In a final twist of the knife, Jenny won't even be able to use her skills as a nurse and healer, as she's being re-programmed for mining or whatever, which is where people are needed. Maybe her kids, though.

That is to say, the offspring generated by her raw genetic material. Obviously she can't be permitted to procreate, or have relationships, or even make decisions for herself. That'd be too much.

Elsewhere, Madelyne is getting the same treatment, despite being 100% normal human. The Genoshans present give her a little bit of an info packet about the skinsuit that she's wearing, which will be bonded to her permanently (it recycles all waste, prevents her from gettin' frisky, and of course marks her outwardly as a mutant slave.)

Maddie is... reluctant to participate.


Elsewhere on the island, the X-Men have finally arrived to wreck some Magistrates.


But while Psylocke is in the process of scrambling their memories, she experiences a strange and intense psychic backlash.


She can't pinpoint the source, but it seems to us that someone has installed a psychic anti-tampering device in our friend Maddie. Maybe it's her new friends.


Over on the Mutie Train, Wolverine pops his claws -- under great pain due to his lack of healing factor -- to gain them entry. Being that they are dressed as Magistrates, the mutants on board don't take kindly to them, but "backup" soon arrives in the form of their "fellow" magistrates.


They explain that "someone" dressed this normie up like a mutant and threw him on the train. The Magistrate explains that usually, if someone sneaks aboard, then the final stop is their final stop, no ifs ands or buts, but he recognizes the kid as the Genegineer's son, which is gonna be awkward, for sure.
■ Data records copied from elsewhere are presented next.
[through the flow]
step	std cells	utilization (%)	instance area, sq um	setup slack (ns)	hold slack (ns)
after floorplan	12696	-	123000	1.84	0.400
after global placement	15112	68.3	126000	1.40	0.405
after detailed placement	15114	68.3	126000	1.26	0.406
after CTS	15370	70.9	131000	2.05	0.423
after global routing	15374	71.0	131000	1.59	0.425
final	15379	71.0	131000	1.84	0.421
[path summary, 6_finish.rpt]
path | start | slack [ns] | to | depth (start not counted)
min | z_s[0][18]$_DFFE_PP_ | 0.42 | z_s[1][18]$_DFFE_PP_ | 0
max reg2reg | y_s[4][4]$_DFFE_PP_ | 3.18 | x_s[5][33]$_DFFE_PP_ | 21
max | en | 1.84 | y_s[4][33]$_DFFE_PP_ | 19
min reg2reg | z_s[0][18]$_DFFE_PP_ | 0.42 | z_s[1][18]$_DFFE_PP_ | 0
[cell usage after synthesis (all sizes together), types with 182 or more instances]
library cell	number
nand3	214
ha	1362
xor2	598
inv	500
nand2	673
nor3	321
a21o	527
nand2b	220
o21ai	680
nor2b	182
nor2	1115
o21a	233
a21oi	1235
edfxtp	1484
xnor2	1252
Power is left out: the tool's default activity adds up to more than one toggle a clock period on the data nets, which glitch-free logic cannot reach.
Wolverine and Carol are left to mop up this "Genegineer's Son" Mess, as the Magistrates turn their attention to, ah... correcting the mutants who threatened them.

As they ride off Wolverine resolves to take a little bit of civic action, and I'm not talking about calling Gloria Allred.


Further Thoughts:

It's worth noting the intermittent effect of the privilege Phillip Moreau has from being the Genegineer's son. Sometimes it helps, sometimes it doesn't, depending on the mood, attitudes and sympathies of the people he's up against. Who can says what's worst -- selectively and inconsistently applying the law, or upholding it with strict rigidity, no ifs ands or buts? What's definitely worst is when those in power use it to protect their own and inflict retribution on those they dislike.
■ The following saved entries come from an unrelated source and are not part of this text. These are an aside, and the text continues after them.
`src/hdl/gbts_pkg.sv`:
```
package gbts_pkg;

    localparam int CAPACITY = 4096;
    localparam int AW = $clog2(CAPACITY);
    localparam int PW = AW + 1;

    localparam logic [2:0] FN_INSERT    = 3'd0;
    localparam logic [2:0] FN_REMOVE    = 3'd1;
    localparam logic [2:0] FN_READ      = 3'd2;
    localparam logic [2:0] FN_LINESTART = 3'd3;
    localparam logic [2:0] FN_POS2LC    = 3'd4;
    localparam logic [2:0] FN_LC2POS    = 3'd5;

    localparam logic [1:0] ST_OK   = 2'd0;
    localparam logic [1:0] ST_FULL = 2'd1;
    localparam logic [1:0] ST_PAST = 2'd2;

    localparam logic [7:0] NEWLINE  = 8'd10;
    localparam logic [7:0] NUL_BYTE = 8'd0;

    typedef struct packed {
        logic [2:0]  func;
        logic [12:0] position;
        logic [7:0]  char_in;
        logic [12:0] line_number;
        logic [12:0] column;
    } t_req;

    typedef struct packed {
        logic [7:0]  char_out;
        logic [12:0] position_out;
        logic [12:0] line_out;
        logic [12:0] col_out;
        logic [12:0] text_length;
        logic [12:0] line_total;
        logic [1:0]  status;
    } t_rsp;

endpackage

```
`src/hdl/gbts_ctrl.sv`:
```
module gbts_ctrl import gbts_pkg::*; (
    input  logic          i_clk,
    input  logic          i_rst_n,
    input  logic          i_req_valid,
    output logic          o_req_ready,
    input  t_req          i_req,
    output logic          o_rsp_valid,
    input  logic          i_rsp_ready,
    output t_rsp          o_rsp,
    output logic          o_we,
    output logic [AW-1:0] o_waddr,
    output logic [7:0]    o_wdata,
    output logic [AW-1:0] o_raddr,
    input  logic [7:0]    i_rdata
);
    localparam logic [2:0] S_IDLE = 3'd0;
    localparam logic [2:0] S_SHIFT = 3'd1;
    localparam logic [2:0] S_EDIT = 3'd2;
    localparam logic [2:0] S_WALK = 3'd3;
    localparam logic [2:0] S_READ = 3'd4;
    localparam logic [2:0] S_DONE = 3'd5;

    logic [2:0]    r_state, n_state;
    logic [PW-1:0] r_gb, n_gb, r_gf, n_gf;
    logic [12:0]   r_lt, n_lt;
    t_req          r_req, n_req;
    logic [PW-1:0] r_tgt, n_tgt;
    logic [PW-1:0] r_p, n_p;
    logic [12:0]   r_lines, n_lines, r_cols, n_cols;
    logic          r_phase2, n_phase2;
    logic          r_rd, n_rd;
    logic          r_pend, n_pend;
    logic [AW-1:0] r_pa, n_pa;
    t_rsp          r_rsp, n_rsp;
    logic          r_ov, n_ov;

    logic [PW-1:0] len, gapw, pos_ext;
    logic [PW-1:0] p_clamp;
    logic [PW-1:0] rd_pos;
    logic [PW:0]   phys_w;
    logic          walk_more;

    assign len = PW'(CAPACITY) - (r_gf - r_gb);
    assign gapw = r_gf - r_gb;
    assign pos_ext = PW'(r_req.position);
    assign p_clamp = (pos_ext < len) ? pos_ext : len;
    assign rd_pos = r_p;
    assign phys_w = (rd_pos < r_gb) ? {1'b0, rd_pos} : {1'b0, rd_pos} + {1'b0, gapw};

    assign o_req_ready = (r_state == S_IDLE) && !r_ov;
    assign o_rsp_valid = r_ov;
    assign o_rsp = r_rsp;

    always_comb begin
        n_state = r_state; n_gb = r_gb; n_gf = r_gf; n_lt = r_lt; n_req = r_req;
        n_tgt = r_tgt; n_p = r_p; n_lines = r_lines; n_cols = r_cols;
        n_phase2 = r_phase2; n_rd = 1'b0; n_pend = r_pend; n_pa = r_pa;
        n_rsp = r_rsp; n_ov = r_ov;
        o_we = 1'b0; o_waddr = '0; o_wdata = i_rdata; o_raddr = '0;
        walk_more = 1'b0;
        if (r_ov && i_rsp_ready) begin
            n_ov = 1'b0;
        end
        case (r_state)
            S_IDLE: begin
                if (i_req_valid && !r_ov) begin
                    n_req = i_req;
                    n_rsp = '0;
                    n_p = '0; n_lines = '0; n_cols = '0; n_phase2 = 1'b0;
                    n_pend = 1'b0;
                    n_state = S_DONE;
                    case (i_req.func)
                        FN_INSERT: begin
                            if (len >= PW'(CAPACITY)) begin
                                n_rsp.status = ST_FULL;
                            end else begin
                                n_tgt = (PW'(i_req.position) < len) ? PW'(i_req.position) : len;
                                n_state = S_SHIFT;
                            end
                        end
                        FN_REMOVE: begin
                            if (PW'(i_req.position) >= len) begin
                                n_rsp.status = ST_PAST;
                            end else begin
                                n_tgt = PW'(i_req.position);
                                n_state = S_SHIFT;
                            end
                        end
                        FN_READ: begin
                            n_p = PW'(i_req.position);
                            if (PW'(i_req.position) < len) n_state = S_READ;
                        end
                        FN_LINESTART: begin
                            if (i_req.line_number >= r_lt) n_rsp.position_out = len[12:0];
                            else n_state = S_WALK;
                        end
                        FN_POS2LC, FN_LC2POS: n_state = S_WALK;
                        default: ;
                    endcase
                end
            end
            S_SHIFT: begin
                if (r_pend) begin
                    o_we = 1'b1; o_waddr = r_pa; o_wdata = i_rdata;
                end
                if (r_tgt < r_gb) begin
                    o_raddr = AW'(r_gb - 1'b1);
                    n_pa = AW'(r_gf - 1'b1);
                    n_gb = r_gb - 1'b1; n_gf = r_gf - 1'b1; n_pend = 1'b1;
                end else if (r_tgt > r_gb && r_gf < PW'(CAPACITY)) begin
                    o_raddr = AW'(r_gf);
                    n_pa = AW'(r_gb);
                    n_gb = r_gb + 1'b1; n_gf = r_gf + 1'b1; n_pend = 1'b1;
                end else if (r_pend) begin
                    // last moved byte lands before the byte at the gap end is read
                    n_pend = 1'b0;
                end else begin
                    o_raddr = AW'(r_gf);
                    n_state = S_EDIT;
                end
            end
            S_EDIT: begin
                if (r_req.func == FN_INSERT) begin
                    o_we = 1'b1; o_waddr = AW'(r_gb); o_wdata = r_req.char_in;
                    n_gb = r_gb + 1'b1;
                    if (r_req.char_in == NEWLINE) n_lt = r_lt + 1'b1;
                end else begin
                    n_gf = r_gf + 1'b1;
                    if (i_rdata == NEWLINE && r_lt > 13'd1) n_lt = r_lt - 1'b1;
                end
                n_state = S_DONE;
            end
            S_READ: begin
                if (!r_rd) begin
                    o_raddr = AW'(phys_w);
                    n_rd = 1'b1;
                end else begin
                    n_rsp.char_out = i_rdata;
                    n_state = S_DONE;
                end
            end
            S_WALK: begin
                case (r_req.func)
                    FN_LINESTART: walk_more = (r_lines < r_req.line_number) && (r_p < len);
                    FN_POS2LC: walk_more = r_p < p_clamp;
                    default: walk_more = (r_p < len) && (r_phase2
                        ? (r_cols < r_req.column) : (r_lines < r_req.line_number));
                endcase
                if (!r_rd) begin
                    if (walk_more) begin
                        o_raddr = AW'(phys_w);
                        n_rd = 1'b1;
                    end else if (r_req.func == FN_LC2POS && !r_phase2) begin
                        n_phase2 = 1'b1;
                    end else begin
                        n_rsp.position_out = r_p[12:0];
                        if (r_req.func == FN_POS2LC) begin
                            n_rsp.line_out = r_lines;
                            n_rsp.col_out = r_cols;
                        end
                        n_state = S_DONE;
                    end
                end else if (r_phase2 && i_rdata == NEWLINE) begin
                    n_rsp.position_out = r_p[12:0];
                    n_state = S_DONE;
                end else begin
                    n_p = r_p + 1'b1;
                    if (i_rdata == NEWLINE) begin
                        n_lines = r_lines + 1'b1; n_cols = '0;
                    end else begin
                        n_cols = r_cols + 1'b1;
                    end
                end
            end
            S_DONE: begin
                n_rsp.text_length = len[12:0];
                n_rsp.line_total = r_lt;
                n_ov = 1'b1;
                n_state = S_IDLE;
            end
            default: n_state = S_IDLE;
        endcase
    end

    always_ff @(posedge i_clk) begin
        if (!i_rst_n) begin
            r_state <= S_IDLE; r_gb <= '0; r_gf <= PW'(CAPACITY); r_lt <= 13'd1;
            r_ov <= 1'b0; r_rd <= 1'b0; r_pend <= 1'b0;
        end else begin
            r_state <= n_state; r_gb <= n_gb; r_gf <= n_gf; r_lt <= n_lt;
            r_ov <= n_ov; r_rd <= n_rd; r_pend <= n_pend;
        end
        r_req <= n_req; r_tgt <= n_tgt; r_p <= n_p; r_lines <= n_lines;
        r_cols <= n_cols; r_phase2 <= n_phase2; r_pa <= n_pa; r_rsp <= n_rsp;
    end

    a_gap_order: assert property (@(posedge i_clk) disable iff (!i_rst_n)
        r_gb <= r_gf) else $error("gap inverted");
    a_gap_bound: assert property (@(posedge i_clk) disable iff (!i_rst_n)
        r_gf <= PW'(CAPACITY)) else $error("gap end past capacity");
    a_lines_pos: assert property (@(posedge i_clk) disable iff (!i_rst_n)
        r_lt != 13'd0) else $error("line total zero");
    a_ready_excl: assert property (@(posedge i_clk) disable iff (!i_rst_n)
        o_req_ready |-> !o_rsp_valid) else $error("accept while result pending");
endmodule

```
As the story develops, we get more and more details about Genosha here -- the hows and wherefores of it all. You don't really need to be doing a deep read to see the political and social parallels here: slavery is wrong, subjugation of an entire people is bad and building a nation on the back of an unwilling minority populace is not worth it. 
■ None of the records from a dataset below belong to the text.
[config.mk]
export PLATFORM = sky130hd
export DESIGN_NAME = frg_ram
export DESIGN_NICKNAME = d
export VERILOG_FILES = /design/src/hdl/frg_ram.sv
export SDC_FILE = /design/constraint.sdc
export NUM_CORES = 2
export LEC_CHECK = 0
export BUFFER_PORTS_ARGS = -buffer_cell sky130_fd_sc_hd__buf_2
export CAP_MARGIN = 20
export CORE_ASPECT_RATIO = 0.6
export CORE_MARGIN = 4
export CORE_UTILIZATION = 60
export CTS_BUF_LIST = sky130_fd_sc_hd__clkbuf_8
export DETAILED_ROUTE_END_ITERATION = 16
export PLACE_DENSITY = 0.76
export SYNTH_ARGS = -nofsm -noshare
export SYNTH_HDL_FRONTEND = slang
export SYNTH_SLANG_ARGS = --single-unit
[constraint.sdc]
create_clock -name clk -period 5.01 [get_ports clk]
set_input_delay 0.7515 -clock clk [delete_from_list [all_inputs] [get_ports clk]]
set_output_delay 0.7515 -clock clk [all_outputs]
set_load 0.005 [all_outputs]
[src/hdl/frg_ram.sv]
// Generic single-write, single-read RAM with registered read data.
`default_nettype none
module frg_ram #(
  parameter int WIDTH = 8,
  parameter int DEPTH = 256
) (
  input  wire logic                     clk,
  input  wire logic                     we,
  input  wire logic [$clog2(DEPTH)-1:0] waddr,
  input  wire logic [WIDTH-1:0]         wdata,
  input  wire logic [$clog2(DEPTH)-1:0] raddr,
  output      logic [WIDTH-1:0]         rdata
);

  logic [WIDTH-1:0] mem [DEPTH];

  // Write port and registered read port.
  always_ff @(posedge clk) begin
    if (we) begin
      mem[waddr] <= wdata;
    end
    rdata <= mem[raddr];
  end

endmodule
`default_nettype wire

# Word-level counts from Yosys, hierarchy flattened
# Memories as Yosys holds them, arrays and structs flattened. A register that Yosys moved wholly into a read port is not among the register bits.
# Cells that the tools add are included.
# W data, S select, Z words.
[op_classes]
n_mux = 2
[ops]
columns = ["operator", "count"]
rows = [
  ["$mux W1", 2],
]
[word_totals]
regBits = 0
ram_bits = 2048
inputBits = 26
out_inout_bits = 8
elab_cells = 3
n_memories = 1
[mem_list]
columns = ["name", "depth", "width", "rd", "rd_clocked_by_memory_dff", "write_ports", "line", "rtl"]
rows = [
  ["mem", 256, 8, 1, 1, 1, "15", "logic [WIDTH-1:0] mem [DEPTH];"],
]

# Logic depth before layout (Yosys ltp)
[depth]
ltp_word = 2
ltp_mapped = 11
mapped_depth_nobuf = 6

# Worst setup path before layout
# OpenSTA, ideal clock, no wires.
[synth_path]
path_type = "input-to-reg"
from = "input port raddr[0]"
to = "register rdata[2], read port of mem"
setup_ns = 0.131
t_arrival_ns = 2.558
slack_ns = 2.321
path_stages = 9
cell_sequence = "buf_6 buf_12 buf_8 buf_2 mux4_2 a22oi_1 a21oi_1 nor4_1 nor4_2"
[synth_lines]
columns = ["item", "line", "rtl"]
rows = [
  ["start: declaration", "11", "input wire logic [$clog2(DEPTH)-1:0] raddr,"],
  ["end: declaration", "12", "output logic [WIDTH-1:0] rdata"],
]

==> results.py <==
metrics = {
    "sta": {
        "setup_violations": 0,
        "slew_headroom_pct": 23.81,
        "grt_setup_unrepaired": "no",
        "finalMaxSlewViolations": 0,
        "tns_ps": 0,
        "fin_crit_ps": 3350,
        "post-route-period-util_pct": 66.87,
        "finClkSkew_ps": 45.41,
        "timing.fmax_ghz": 0.2985,
        "worst_pin_slew_ps": 1132,
        "finalHoldViolCount": 0,
    },
    "global_route": {
        "grt_pass1_wl_mm": 284.1,
        "track_usage_pct": 28.42,
        "gr-total-overflow": 0,
        "grt_max_degree": 145,
        "grt_pass1_vias": 39680,
        "antenna_found_initial": 15,
    },
    "yosys": {
        "syn_nets": 3759,
        "netlist_instances": 3733,
        "avgSynthCellArea_sq_um": 21.31,
        "synth_ff_type": "edfxtp_1",
        "ys.warnings.count": 0,
        "synth_edf_count": 2048,
        "ys_seq_area_share_pct": 77.50,
        "synth_seq_cells": 2056,
        "ys_types": 55,
        "synth_area_sq_mm": 0.07956,
        "synthArstFlopShare_pct": 0,
    },
    "floorplanning": {
        "io-pin-count": 34,
        "die_y_um": 290.1,
        "initial_utilization_pct": 60.46,
        "die_w_um": 478.1,
        "core-area_sq_mm": 0.1316,
        "dieArea_sq_mm": 0.1387,
        "rows": 103,
    },
    "clocking": {
        "hold_buffers": 0,
        "post-cts-setup-buffers": 0,
        "cts_buffers": 292,
        "ctsResizeCount": 0,
        "clockBufferDepth": 4,
        "cts_tree": "built",
        "insertion_delay_ps": 980,
        "cts_sinks": 2056,
        "clk_pin_slew_ps": 70,
        "cts-root-buf": "clkbuf_8",
        "cts.htree.levels": 5,
    },
    "power_and_ir_drop": {
        "switching_power_mw": 7.319,
        "internal_power_mw": 25.33,
        "power.density_mw_per_mm2": 375.6,
        "p_sw_share_pct": 22.42,
        "power_frac_clock_pct": 36.5,
        "combPwrFrac_pct": 5.3,
        "seq_power_share_pct": 58.2,
        "ir_drop_mv": 0.3519,
        "power_leakage_nw": 27.07,
    },
    "drt": {
        "drtPass1Iterations": 7,
        "drt_iter0_drc": 7184,
        "wl_per_cell_um": 32.91,
        "wl_mm": 195.6,
        "drc_errors": 0,
        "vias_per_cell": 6.860,
        "vias": 40770,
        "drtAntennaViolNets": 0,
    },
    "status": {
        "status": "completed",
    },
    "layout": {
        "final_cell_mix": "edfxtp_1 (2048), mux4_2 (454), clkbuf_8 (304)",
        "final_nets": 3980,
        "seqCellArea_sq_mm": 0.06166,
        "final_common_cell": "edfxtp_1",
        "fin_cells": 5944,
        "multiInputGateArea_sq_mm": 0.01649,
        "drive_gt1_share_pct": 23.45,
        "syn_to_final_growth_pct": 9.277,
        "fill_cells": 8220,
    },
    "setup_path": {
        "cp-end-kind": "register",
        "crit_fanout": 72,
        "critPathLaunch": "raddr[0]",
        "rr_startpoint": "mem[210][3]",
        "required_ps": 5830,
        "worstSetupPathType": "primary input to register",
        "critical_path.startpoint_type": "primary input",
        "cp.arrival_ps": 4170,
        "reg2reg_slack_ps": 2140,
    },
    "placement": {
        "io_buffers": 33,
        "place_hpwl_mm": 121.3,
        "dp.cells": 5445,
        "gp_congestion": 0.9139,
    },
    "flow_run": {
        "drv_cap": 0,
    },
    "worst_hold_path": {
        "min_path_type": "primary input to register",
        "hold_start": "wdata[4]",
    },
}
==> path summary, 6_finish.rpt <==
path / cells after the start / to
min: 1 / mem[58][4]
min reg2reg: 6 / rdata[5]
max: 8 / rdata[0]
max reg2reg: 6 / rdata[3]
==> cells in the mapped netlist (all sizes together), types with 5 or more instances <==
library cell,count,area share (%)
nor3,22,0.14
a2111oi,5,0.066
nand2,33,0.16
a22oi,133,1.3
o22ai,28,0.22
nand2b,8,0.063
a211oi,16,0.15
a21oi,96,0.60
edfxtp,2048,77
buf,122,1.3
o32ai,5,0.064
nand4,10,0.079
o21ai,12,0.075
and2,6,0.047
nor2,282,1.3
clkbuf,111,0.52
o22a,5,0.055
o221ai,47,0.53
mux2i,134,1.7
dfxtp,8,0.20
nor2b,31,0.24
nor4,27,0.24
a22o,8,0.088
a221oi,14,0.16
o211ai,10,0.094
nand3,34,0.21
mux4,456,13
==> critical path: stages <==
cell and delay, ps:
buf_8 450, buf_12 480, mux4_2 590, a22oi_1 480, a21oi_1 300, nor4_1 560, buf_4 230, nor4_2 40
==> metrics by stage <==
stage               hold slack [ps]  power, mW  util, %  instance area (sq um)  setup WS (ps)
detailed placement            907.1      21.05    62.23                  81880          790.4
global placement              882.6      21.01    62.22                  81860          564.7
floorplan                     769.9      20.26        -                  79560           2321
finish                        214.1      32.65    66.07                  86940           1660
global route                  192.5      33.66    66.06                  86920           1519
CTS                           151.8      32.70    66.05                  86910           1833
==> routing by layer <==
layer / up-vias / share of wire [%] / track usage, % / wire, um
met5: - / 0.0051 / 0 / 10
met4: 2 / 2.0 / 6.628 / 3873
met3: 328 / 17 / 10.04 / 32500
met2: 3344 / 42 / 37.52 / 81440
met1: 20940 / 40 / 45.93 / 77810
li1: 16160 / - / - / -
==> cell type report <==
cell class | instances | area share, %
Antenna cell | 10 | 0.02878
Clock buffer | 299 | 4.734
Clock inverter | 190 | 1.059
Inverter | 2 | 0.008635
Multi-Input combinational cell | 1442 | 18.96
Sequential cell | 2056 | 70.92
Tap cell | 1785 | 2.569
Timing Repair Buffer | 160 | 1.714
==> registers in the layout, summed over array words and instances (netlist names) <==
name and count:
mem 2048, rdata 8
==> power by group through the flow <==
stage | combinational [mW] | clock (mW) | sequential (mW)
3_5_place_dp | 1.69 | 0 | 19.4
2_1_floorplan | 0.921 | 0 | 19.3
4_1_cts | 1.69 | 12.0 | 19.0
5_1_grt | 1.80 | 12.9 | 19.0
6_report | 1.73 | 11.9 | 19.0
3_3_place_gp | 1.65 | 0 | 19.4
==> logic make-up after synthesis <==
| group | count (synthesis) | synth area share, % |
|---|---|---|
| and+or+nand+nor | 466 | 2.628 |
| AOI/OAI and AO/OA | 385 | 3.419 |
| buffers and inverters | 235 | 1.831 |
| muxes | 591 | 14.62 |
| DFF | 2056 | 77.50 |
(Power assumes the default switching activity.)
I don't even think this book is preaching at us so much as exercising its position -- the X-Men need enemies who are ideologically opposed to them, and what could be more opposed than a group, an entire nation founded on the idea that mutants are less than people?  


In that, it's good work and encourages us to look elsewhere. You can read about the history of slavery or Residential schooling but you can also look at our modern world, in cases like Indigenous opposition to pipelines and in Voter Accessibility and selective law enforcement to see the principles of Genosha reflected in our world. Hell, you can see it anywhere exploitative labour is taking place, which is basically any place labour is taking place, where impoverished and disenfranchised workers are given hard conditions that make the world work -- whether it be the warehouses of a powerhouse e-commerce corporation or a video game developer relying on "crunch time."


The work is, simply put, never done. This is just a fantastical echo of it, and one of the times the "mutant metaphor" really hits.